_TASK BRIEF_: The lines below starting at the line containing "Power was higher in run A than in run B." and ending at the line containing "Run B does better" are to be repeated exactly, with both ends kept and nothing else added.

------ RECORDS FOR THIS EXERCISE ------

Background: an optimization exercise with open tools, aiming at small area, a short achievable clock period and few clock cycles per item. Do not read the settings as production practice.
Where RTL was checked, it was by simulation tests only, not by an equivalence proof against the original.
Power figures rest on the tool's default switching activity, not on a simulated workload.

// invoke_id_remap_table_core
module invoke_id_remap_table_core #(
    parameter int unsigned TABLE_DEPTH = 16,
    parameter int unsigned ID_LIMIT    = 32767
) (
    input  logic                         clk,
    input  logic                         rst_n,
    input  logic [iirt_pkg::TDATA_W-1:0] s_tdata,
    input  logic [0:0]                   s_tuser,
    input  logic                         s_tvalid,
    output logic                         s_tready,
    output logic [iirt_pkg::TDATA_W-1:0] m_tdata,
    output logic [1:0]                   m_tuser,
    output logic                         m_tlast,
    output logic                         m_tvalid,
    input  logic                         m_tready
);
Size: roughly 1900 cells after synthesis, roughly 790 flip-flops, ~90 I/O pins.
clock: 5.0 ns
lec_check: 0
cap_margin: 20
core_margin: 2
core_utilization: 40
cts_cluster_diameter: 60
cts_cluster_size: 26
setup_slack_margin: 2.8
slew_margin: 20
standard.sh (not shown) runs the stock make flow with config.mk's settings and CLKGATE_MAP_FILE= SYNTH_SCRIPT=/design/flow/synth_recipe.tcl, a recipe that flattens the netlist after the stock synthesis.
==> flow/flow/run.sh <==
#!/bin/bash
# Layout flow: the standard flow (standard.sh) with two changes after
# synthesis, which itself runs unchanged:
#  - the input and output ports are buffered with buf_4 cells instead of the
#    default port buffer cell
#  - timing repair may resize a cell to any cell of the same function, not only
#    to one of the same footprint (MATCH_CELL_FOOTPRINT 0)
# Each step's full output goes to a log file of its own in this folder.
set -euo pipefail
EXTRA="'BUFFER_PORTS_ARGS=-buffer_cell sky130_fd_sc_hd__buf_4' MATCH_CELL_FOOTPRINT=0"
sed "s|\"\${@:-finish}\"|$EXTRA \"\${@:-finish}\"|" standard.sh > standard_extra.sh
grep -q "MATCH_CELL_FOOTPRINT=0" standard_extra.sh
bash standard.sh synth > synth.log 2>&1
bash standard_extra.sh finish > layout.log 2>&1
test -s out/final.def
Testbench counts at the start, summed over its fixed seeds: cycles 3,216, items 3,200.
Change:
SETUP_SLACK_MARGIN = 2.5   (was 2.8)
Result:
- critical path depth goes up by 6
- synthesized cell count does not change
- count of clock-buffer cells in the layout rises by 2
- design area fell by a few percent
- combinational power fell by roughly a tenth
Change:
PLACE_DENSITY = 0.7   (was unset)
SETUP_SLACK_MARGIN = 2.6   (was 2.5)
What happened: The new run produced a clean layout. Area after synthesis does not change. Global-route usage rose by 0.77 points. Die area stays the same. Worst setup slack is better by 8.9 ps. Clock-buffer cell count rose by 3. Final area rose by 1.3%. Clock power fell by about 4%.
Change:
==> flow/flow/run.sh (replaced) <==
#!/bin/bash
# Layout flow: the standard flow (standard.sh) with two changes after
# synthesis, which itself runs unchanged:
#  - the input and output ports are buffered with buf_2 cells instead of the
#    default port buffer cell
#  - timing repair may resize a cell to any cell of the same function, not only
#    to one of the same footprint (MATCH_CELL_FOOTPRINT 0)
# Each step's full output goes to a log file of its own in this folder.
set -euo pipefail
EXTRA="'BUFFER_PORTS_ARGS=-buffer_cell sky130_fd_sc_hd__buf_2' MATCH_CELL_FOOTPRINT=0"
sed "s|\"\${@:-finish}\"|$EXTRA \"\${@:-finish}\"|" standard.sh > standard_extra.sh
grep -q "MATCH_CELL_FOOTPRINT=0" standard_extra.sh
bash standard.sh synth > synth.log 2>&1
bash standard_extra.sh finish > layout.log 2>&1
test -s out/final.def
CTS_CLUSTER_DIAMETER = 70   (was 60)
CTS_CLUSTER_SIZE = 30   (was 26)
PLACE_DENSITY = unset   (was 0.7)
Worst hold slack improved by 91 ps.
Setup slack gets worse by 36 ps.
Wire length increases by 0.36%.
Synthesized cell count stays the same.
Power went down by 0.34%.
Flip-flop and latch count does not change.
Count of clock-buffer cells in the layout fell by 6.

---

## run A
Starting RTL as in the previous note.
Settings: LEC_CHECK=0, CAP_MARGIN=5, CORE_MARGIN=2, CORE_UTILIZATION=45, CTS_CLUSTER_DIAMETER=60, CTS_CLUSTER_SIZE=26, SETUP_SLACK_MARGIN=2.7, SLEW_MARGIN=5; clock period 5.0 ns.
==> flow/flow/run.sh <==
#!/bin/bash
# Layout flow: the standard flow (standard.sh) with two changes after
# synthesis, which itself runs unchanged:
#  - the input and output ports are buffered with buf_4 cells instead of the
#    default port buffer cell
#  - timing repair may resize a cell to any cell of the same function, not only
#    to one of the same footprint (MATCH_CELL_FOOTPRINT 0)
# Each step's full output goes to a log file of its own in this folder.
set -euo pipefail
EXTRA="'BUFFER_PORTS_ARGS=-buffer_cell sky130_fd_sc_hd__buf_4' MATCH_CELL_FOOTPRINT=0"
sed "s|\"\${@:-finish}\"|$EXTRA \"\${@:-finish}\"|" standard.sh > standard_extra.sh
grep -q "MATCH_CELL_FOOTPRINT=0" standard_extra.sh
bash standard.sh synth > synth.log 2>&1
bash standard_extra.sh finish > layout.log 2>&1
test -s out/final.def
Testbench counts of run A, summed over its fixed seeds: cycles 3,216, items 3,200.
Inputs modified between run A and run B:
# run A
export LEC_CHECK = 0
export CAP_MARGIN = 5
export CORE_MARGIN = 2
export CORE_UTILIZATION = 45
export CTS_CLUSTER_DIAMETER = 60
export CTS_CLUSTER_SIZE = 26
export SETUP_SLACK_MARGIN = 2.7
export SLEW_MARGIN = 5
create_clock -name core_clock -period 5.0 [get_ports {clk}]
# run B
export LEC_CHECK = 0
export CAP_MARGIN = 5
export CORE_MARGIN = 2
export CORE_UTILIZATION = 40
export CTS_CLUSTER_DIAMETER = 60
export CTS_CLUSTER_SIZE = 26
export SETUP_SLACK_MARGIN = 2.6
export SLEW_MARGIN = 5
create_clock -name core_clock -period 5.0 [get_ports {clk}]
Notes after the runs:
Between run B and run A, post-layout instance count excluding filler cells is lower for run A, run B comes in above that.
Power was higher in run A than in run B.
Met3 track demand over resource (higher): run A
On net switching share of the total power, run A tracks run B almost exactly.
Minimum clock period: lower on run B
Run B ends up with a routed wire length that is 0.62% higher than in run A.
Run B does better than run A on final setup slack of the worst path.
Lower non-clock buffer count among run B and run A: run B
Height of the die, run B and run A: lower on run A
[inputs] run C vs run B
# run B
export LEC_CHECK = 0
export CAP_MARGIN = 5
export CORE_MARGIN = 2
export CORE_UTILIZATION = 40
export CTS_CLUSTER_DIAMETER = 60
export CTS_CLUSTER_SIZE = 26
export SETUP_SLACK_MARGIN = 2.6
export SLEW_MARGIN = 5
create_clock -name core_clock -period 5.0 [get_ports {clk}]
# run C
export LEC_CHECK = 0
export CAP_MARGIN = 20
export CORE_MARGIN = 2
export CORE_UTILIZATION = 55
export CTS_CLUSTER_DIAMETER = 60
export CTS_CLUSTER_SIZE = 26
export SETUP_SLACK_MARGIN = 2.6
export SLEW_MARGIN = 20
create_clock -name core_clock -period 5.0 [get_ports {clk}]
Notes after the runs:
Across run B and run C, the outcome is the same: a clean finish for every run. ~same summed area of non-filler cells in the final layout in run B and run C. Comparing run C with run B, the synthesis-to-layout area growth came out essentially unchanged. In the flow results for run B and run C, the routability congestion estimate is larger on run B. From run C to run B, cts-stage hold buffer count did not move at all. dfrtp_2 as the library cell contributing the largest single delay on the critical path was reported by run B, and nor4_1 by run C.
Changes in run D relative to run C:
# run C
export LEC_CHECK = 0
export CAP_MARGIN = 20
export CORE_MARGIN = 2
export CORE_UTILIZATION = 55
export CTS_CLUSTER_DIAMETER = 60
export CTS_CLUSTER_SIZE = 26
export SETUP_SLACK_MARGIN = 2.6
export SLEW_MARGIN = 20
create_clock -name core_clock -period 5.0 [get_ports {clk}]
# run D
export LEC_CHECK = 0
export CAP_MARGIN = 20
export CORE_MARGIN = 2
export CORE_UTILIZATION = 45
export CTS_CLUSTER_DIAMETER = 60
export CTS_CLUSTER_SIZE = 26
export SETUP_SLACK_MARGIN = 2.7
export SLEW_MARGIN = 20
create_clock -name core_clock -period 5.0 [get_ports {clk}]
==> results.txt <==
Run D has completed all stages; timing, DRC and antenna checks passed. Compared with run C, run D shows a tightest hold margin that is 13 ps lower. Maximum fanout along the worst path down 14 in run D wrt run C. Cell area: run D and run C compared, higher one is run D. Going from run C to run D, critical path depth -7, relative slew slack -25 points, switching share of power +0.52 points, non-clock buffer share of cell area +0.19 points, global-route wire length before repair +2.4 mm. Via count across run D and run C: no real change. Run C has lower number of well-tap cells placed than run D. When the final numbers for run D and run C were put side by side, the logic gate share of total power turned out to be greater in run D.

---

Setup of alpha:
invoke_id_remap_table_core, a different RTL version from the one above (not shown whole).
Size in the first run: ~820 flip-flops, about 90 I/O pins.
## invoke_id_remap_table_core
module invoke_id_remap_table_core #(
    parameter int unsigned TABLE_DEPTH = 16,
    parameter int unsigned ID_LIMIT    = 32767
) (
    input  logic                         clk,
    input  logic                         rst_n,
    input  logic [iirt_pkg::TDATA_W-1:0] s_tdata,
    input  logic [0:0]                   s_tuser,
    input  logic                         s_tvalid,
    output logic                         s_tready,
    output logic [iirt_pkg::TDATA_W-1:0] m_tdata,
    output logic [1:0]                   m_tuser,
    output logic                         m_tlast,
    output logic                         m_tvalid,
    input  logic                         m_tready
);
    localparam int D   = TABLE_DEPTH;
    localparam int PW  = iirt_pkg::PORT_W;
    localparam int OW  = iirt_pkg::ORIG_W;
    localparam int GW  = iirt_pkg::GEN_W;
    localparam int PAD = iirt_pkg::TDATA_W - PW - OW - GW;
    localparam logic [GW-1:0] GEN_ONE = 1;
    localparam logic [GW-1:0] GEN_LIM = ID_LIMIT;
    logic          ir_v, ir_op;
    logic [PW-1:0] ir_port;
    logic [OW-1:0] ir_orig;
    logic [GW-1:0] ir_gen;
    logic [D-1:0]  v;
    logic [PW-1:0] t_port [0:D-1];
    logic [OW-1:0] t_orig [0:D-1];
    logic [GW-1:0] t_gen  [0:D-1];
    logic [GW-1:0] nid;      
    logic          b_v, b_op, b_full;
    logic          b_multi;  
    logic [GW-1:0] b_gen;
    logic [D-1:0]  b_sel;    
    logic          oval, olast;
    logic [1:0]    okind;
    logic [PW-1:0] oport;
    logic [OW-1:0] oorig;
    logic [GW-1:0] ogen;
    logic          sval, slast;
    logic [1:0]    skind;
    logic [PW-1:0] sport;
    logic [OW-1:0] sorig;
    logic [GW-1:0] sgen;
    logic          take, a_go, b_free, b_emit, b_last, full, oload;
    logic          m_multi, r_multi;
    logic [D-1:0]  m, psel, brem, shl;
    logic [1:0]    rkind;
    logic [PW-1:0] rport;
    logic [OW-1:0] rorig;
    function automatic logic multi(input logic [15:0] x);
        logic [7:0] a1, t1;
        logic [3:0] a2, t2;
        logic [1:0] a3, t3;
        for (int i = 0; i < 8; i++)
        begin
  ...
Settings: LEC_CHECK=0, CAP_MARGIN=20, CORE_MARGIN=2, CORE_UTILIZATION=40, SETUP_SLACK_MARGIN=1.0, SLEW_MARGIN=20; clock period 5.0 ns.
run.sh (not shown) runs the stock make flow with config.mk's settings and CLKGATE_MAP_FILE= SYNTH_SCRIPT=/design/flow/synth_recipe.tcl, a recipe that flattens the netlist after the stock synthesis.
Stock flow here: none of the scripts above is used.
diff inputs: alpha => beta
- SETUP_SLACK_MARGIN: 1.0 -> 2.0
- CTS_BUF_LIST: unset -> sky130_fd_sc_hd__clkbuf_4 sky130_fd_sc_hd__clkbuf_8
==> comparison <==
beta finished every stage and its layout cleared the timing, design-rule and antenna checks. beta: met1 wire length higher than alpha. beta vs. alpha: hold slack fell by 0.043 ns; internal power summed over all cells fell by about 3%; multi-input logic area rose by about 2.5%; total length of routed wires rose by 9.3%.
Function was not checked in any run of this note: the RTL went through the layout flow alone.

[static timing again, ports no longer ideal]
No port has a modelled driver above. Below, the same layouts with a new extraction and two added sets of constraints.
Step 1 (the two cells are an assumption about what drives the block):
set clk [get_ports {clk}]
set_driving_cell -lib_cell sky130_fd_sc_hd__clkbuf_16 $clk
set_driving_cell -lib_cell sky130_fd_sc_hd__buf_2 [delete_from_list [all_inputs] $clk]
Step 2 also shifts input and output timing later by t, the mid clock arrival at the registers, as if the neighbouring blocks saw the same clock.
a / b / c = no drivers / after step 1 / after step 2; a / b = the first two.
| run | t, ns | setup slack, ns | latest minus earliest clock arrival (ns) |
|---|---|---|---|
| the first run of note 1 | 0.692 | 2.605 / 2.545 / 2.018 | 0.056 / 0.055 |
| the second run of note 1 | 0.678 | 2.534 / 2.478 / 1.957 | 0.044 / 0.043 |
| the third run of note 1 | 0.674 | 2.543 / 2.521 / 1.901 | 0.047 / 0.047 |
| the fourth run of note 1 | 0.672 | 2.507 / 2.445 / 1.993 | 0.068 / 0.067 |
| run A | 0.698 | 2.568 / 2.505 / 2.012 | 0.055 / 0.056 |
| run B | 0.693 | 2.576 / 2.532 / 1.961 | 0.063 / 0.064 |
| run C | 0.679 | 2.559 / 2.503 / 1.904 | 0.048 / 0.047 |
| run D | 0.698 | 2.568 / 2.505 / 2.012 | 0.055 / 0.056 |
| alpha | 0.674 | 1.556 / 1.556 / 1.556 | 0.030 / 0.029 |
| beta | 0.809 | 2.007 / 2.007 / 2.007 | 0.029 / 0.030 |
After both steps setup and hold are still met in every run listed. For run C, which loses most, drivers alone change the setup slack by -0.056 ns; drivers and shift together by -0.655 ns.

------

_SOLUTION_:
Power was higher in run A than in run B.
Met3 track demand over resource (higher): run A
On net switching share of the total power, run A tracks run B almost exactly.
Minimum clock period: lower on run B
Run B ends up with a routed wire length that is 0.62% higher than in run A.
Run B does better than run A on final setup slack of the worst path.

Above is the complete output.